Issue: Was the dismissal of Berbano warranted?

Ruling:

No. Well-settled is the rule that no employee shall be validly dismissed from employment without the
observance of substantive and procedural due process. The minimum standards of due process are
prescribed under Article 277(b) of the Labor Code of the Philippines.

Thus, dismissal from service of an employee is valid if the following requirements are complied with:
(a) substantive due process which requires that the ground for dismissal is one of the just or
authorized causes enumerated in the Labor Code, and (b) procedural due process which requires
that the employee be given an opportunity to be heard and defend himself.

In this case, procedural due process was followed by PLDT when it notified respondent of the
complaint against him through an inter-office memorandum and in another inter-office memorandum
informing respondent that his act of installing special features in his brother-in-law’s telephone line
without authorization from petitioner constituted “gross misconduct” and was “grossly violative of
existing company rules and regulations,” hence, warranting his termination from service.
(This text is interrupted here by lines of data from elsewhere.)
`src/rtl/id_bypass_stage.sv`:
```
// ---------------------------------------------------------------------------
// id_bypass_stage
//
// Instruction-decode pipeline register with operand bypassing.
// Holds the instruction delivered by IF, reads its source register numbers
// out of the held instruction word, and selects each operand from the
// youngest forwarding source that writes that register (or from the
// register file when no source matches). If the chosen source cannot supply
// its result yet, the stage stalls and counts the stalled cycles.
//
// Ports
//   clk, rst                  clock, asynchronous active-high reset
//   if_valid_in               IF presents a valid instruction
//   if_PC_in/NNPC/Instruct    IF payload
//   id_allowin_out            ID accepts a new instruction this cycle
//   rd1_en_in, rd2_en_in      held instruction actually reads rs / rt
//   id_RR1_out, id_RR2_out    register-file read numbers (rs, rt)
//   rf_RD1_in, rf_RD2_in      register-file read data
//   fwd_valid_in/rdy_in       per-source: writes a register / result ready
//   fwd_wnum_in, fwd_data_in  per-source destination and data, packed
//   exe_allowin_in            EXE can accept
//   flush_in                  kill the ID contents and the incoming instr
//   id_valid_out              ID hands a valid instruction to EXE
//   id_PC/NNPC/Instruct_out   held payload
//   id_RD1_out, id_RD2_out    bypassed operands
//   id_stall_cnt_out          saturating hazard-stall cycle count
// ---------------------------------------------------------------------------
module id_bypass_stage #(
    parameter int          DATA_W   = 32,
    parameter int          NUM_FWD  = 3,
    parameter logic [31:0] RESET_PC = 32'hBFC00000,
    parameter int          CNT_W    = 16
) (
    input  logic                      clk,
    input  logic                      rst,
    input  logic                      if_valid_in,
    output logic                      id_allowin_out,
    input  logic [31:0]               if_PC_in,
    input  logic [31:0]               if_NNPC_in,
    input  logic [31:0]               if_Instruct_in,
    input  logic                      rd1_en_in,
    input  logic                      rd2_en_in,
    output logic [4:0]                id_RR1_out,
    output logic [4:0]                id_RR2_out,
    input  logic [DATA_W-1:0]         rf_RD1_in,
    input  logic [DATA_W-1:0]         rf_RD2_in,
    input  logic [NUM_FWD-1:0]        fwd_valid_in,
    input  logic [NUM_FWD-1:0]        fwd_rdy_in,
    input  logic [5*NUM_FWD-1:0]      fwd_wnum_in,
    input  logic [DATA_W*NUM_FWD-1:0] fwd_data_in,
    input  logic                      exe_allowin_in,
    input  logic                      flush_in,
    output logic                      id_valid_out,
    output logic [31:0]               id_PC_out,
    output logic [31:0]               id_NNPC_out,
    output logic [31:0]               id_Instruct_out,
    output logic [DATA_W-1:0]         id_RD1_out,
    output logic [DATA_W-1:0]         id_RD2_out,
    output logic [CNT_W-1:0]          id_stall_cnt_out
);

    function automatic logic [CNT_W-1:0] sat_inc(input logic [CNT_W-1:0] v);
        return (&v) ? v : v + CNT_W'(1);
    endfunction

    logic              vld_p0;
    logic [31:0]       pc_p0;
    logic [31:0]       nnpc_p0;
    logic [31:0]       instr_p0;
    logic [CNT_W-1:0]  stall_cnt_p0;

    logic [4:0]        rr1;
    logic [4:0]        rr2;
    logic [DATA_W-1:0] rd1;
    logic [DATA_W-1:0] rd2;
    logic              hit1;
    logic              hit2;
    logic              rdy1;
    logic              rdy2;
    logic              hazard;
    logic              ready;
    logic              accept;

    // ---- stage p0: operand select on the held instruction ----
    assign rr1 = instr_p0[25:21];
    assign rr2 = instr_p0[20:16];

    // Scan from oldest to youngest so the lowest-index match is the one
    // left standing; its ready bit alone decides the hazard.
    always_comb begin
        rd1  = rf_RD1_in;
        rd2  = rf_RD2_in;
        hit1 = 1'b0;
        hit2 = 1'b0;
        rdy1 = 1'b1;
        rdy2 = 1'b1;
        for (int i = NUM_FWD - 1; i >= 0; i--) begin
            if (fwd_valid_in[i] && rd1_en_in && (rr1 != 5'd0) &&
                (fwd_wnum_in[i*5 +: 5] == rr1)) begin
                rd1  = fwd_data_in[i*DATA_W +: DATA_W];
                hit1 = 1'b1;
                rdy1 = fwd_rdy_in[i];
            end
            if (fwd_valid_in[i] && rd2_en_in && (rr2 != 5'd0) &&
                (fwd_wnum_in[i*5 +: 5] == rr2)) begin
                rd2  = fwd_data_in[i*DATA_W +: DATA_W];
                hit2 = 1'b1;
                rdy2 = fwd_rdy_in[i];
            end
        end
        // $zero always reads as zero, whatever the sources claim
        if (rr1 == 5'd0) rd1 = '0;
        if (rr2 == 5'd0) rd2 = '0;
    end

    assign hazard = vld_p0 && ((hit1 && !rdy1) || (hit2 && !rdy2));
    assign ready  = !hazard;

    assign id_allowin_out = !vld_p0 || (ready && exe_allowin_in) || flush_in;
    assign id_valid_out   = vld_p0 && ready && !flush_in;
    assign accept         = id_allowin_out && if_valid_in && !flush_in;

    // ---- stage boundary: IF -> ID registers ----
    always_ff @(posedge clk or posedge rst) begin
        if (rst) begin
            vld_p0       <= 1'b0;
            pc_p0        <= RESET_PC;
            nnpc_p0      <= RESET_PC + 32'd8;
            instr_p0     <= 32'd0;
            stall_cnt_p0 <= '0;
        end else begin
            if (id_allowin_out) begin
                vld_p0 <= if_valid_in && !flush_in;
            end
            if (accept) begin
                pc_p0    <= if_PC_in;
                nnpc_p0  <= if_NNPC_in;
                instr_p0 <= if_Instruct_in;
            end
            if (hazard && !flush_in) begin
                stall_cnt_p0 <= sat_inc(stall_cnt_p0);
            end
        end
    end

    assign id_RR1_out       = rr1;
    assign id_RR2_out       = rr2;
    assign id_RD1_out       = rd1;
    assign id_RD2_out       = rd2;
    assign id_PC_out        = pc_p0;
    assign id_NNPC_out      = nnpc_p0;
    assign id_Instruct_out  = instr_p0;
    assign id_stall_cnt_out = stall_cnt_p0;

endmodule

```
As regards substantial due process, the grounds for termination of employment must be based on
just or authorized causes. The notice of termination sent by petitioner to respondent indicated that the
latter was dismissed from service due to unauthorized installation of service features in his brother-in-
law’s telephone line, which allegedly constituted gross misconduct. Misconduct has been defined as
improper or wrong conduct. It is the transgression of some established and definite rule of action, a
forbidden act, a dereliction of duty, willful in character, and implies wrongful intent and not mere error
of judgment. Ordinary misconduct would not justify the termination of services of the employee as the
Labor Code is explicit that the misconduct must be serious. To be serious, the misconduct must be of
such grave and aggravated character and not merely trivial and unimportant. Such misconduct,
however serious, must nevertheless be in connection with the employee’s work to constitute just
cause for his separation. As amplified by jurisprudence, misconduct, to be a just cause for dismissal,
must (a) be serious; (b) relate to the performance of the employee’s duties; and (c) show that the
employee has become unfit to continue working for the employer. Moreover, in National Labor
Relations Commission v. Salgarino, this Court stressed that “[i]n order to constitute serious
misconduct which will warrant the dismissal of an employee under paragraph (a) of Article 282 of the
Labor Code, it is not sufficient that the act or conduct complained of has violated some established
rules or policies. It is equally important and required that the act or conduct must have been
performed with wrongful intent.”

The Supreme Court found that the misconduct of respondent is not of serious nature as to warrant
respondent’s dismissal from service. The records of this case are bereft of any showing that the
alleged misconduct was performed by respondent with wrongful intent. On the contrary, respondent
readily admitted having installed the service features in his brother-in-law’s telephone line for
purposes of study and research which could have benefitted petitioner. Moreover, as pointed out by
the appellate court, respondent’s misconduct did not result in any economic loss on the part of
petitioner since the service features were not yet available in the market at the time respondent
caused its unauthorized installation.

The penalty of dismissal from service is not commensurate to respondent’s offense. Although
petitioner, as an employer, has the right to discipline its erring employees, exercise of such right
should be tempered with compassion and understanding. The magnitude of the infraction committed
by an employee must be weighed and equated with the penalty prescribed and must be
commensurate thereto, in view of the gravity of the penalty of dismissal or termination from the
service. The employer should bear in mind that in termination cases, what is at stake is not simply the
employee’s job or position but his very livelihood.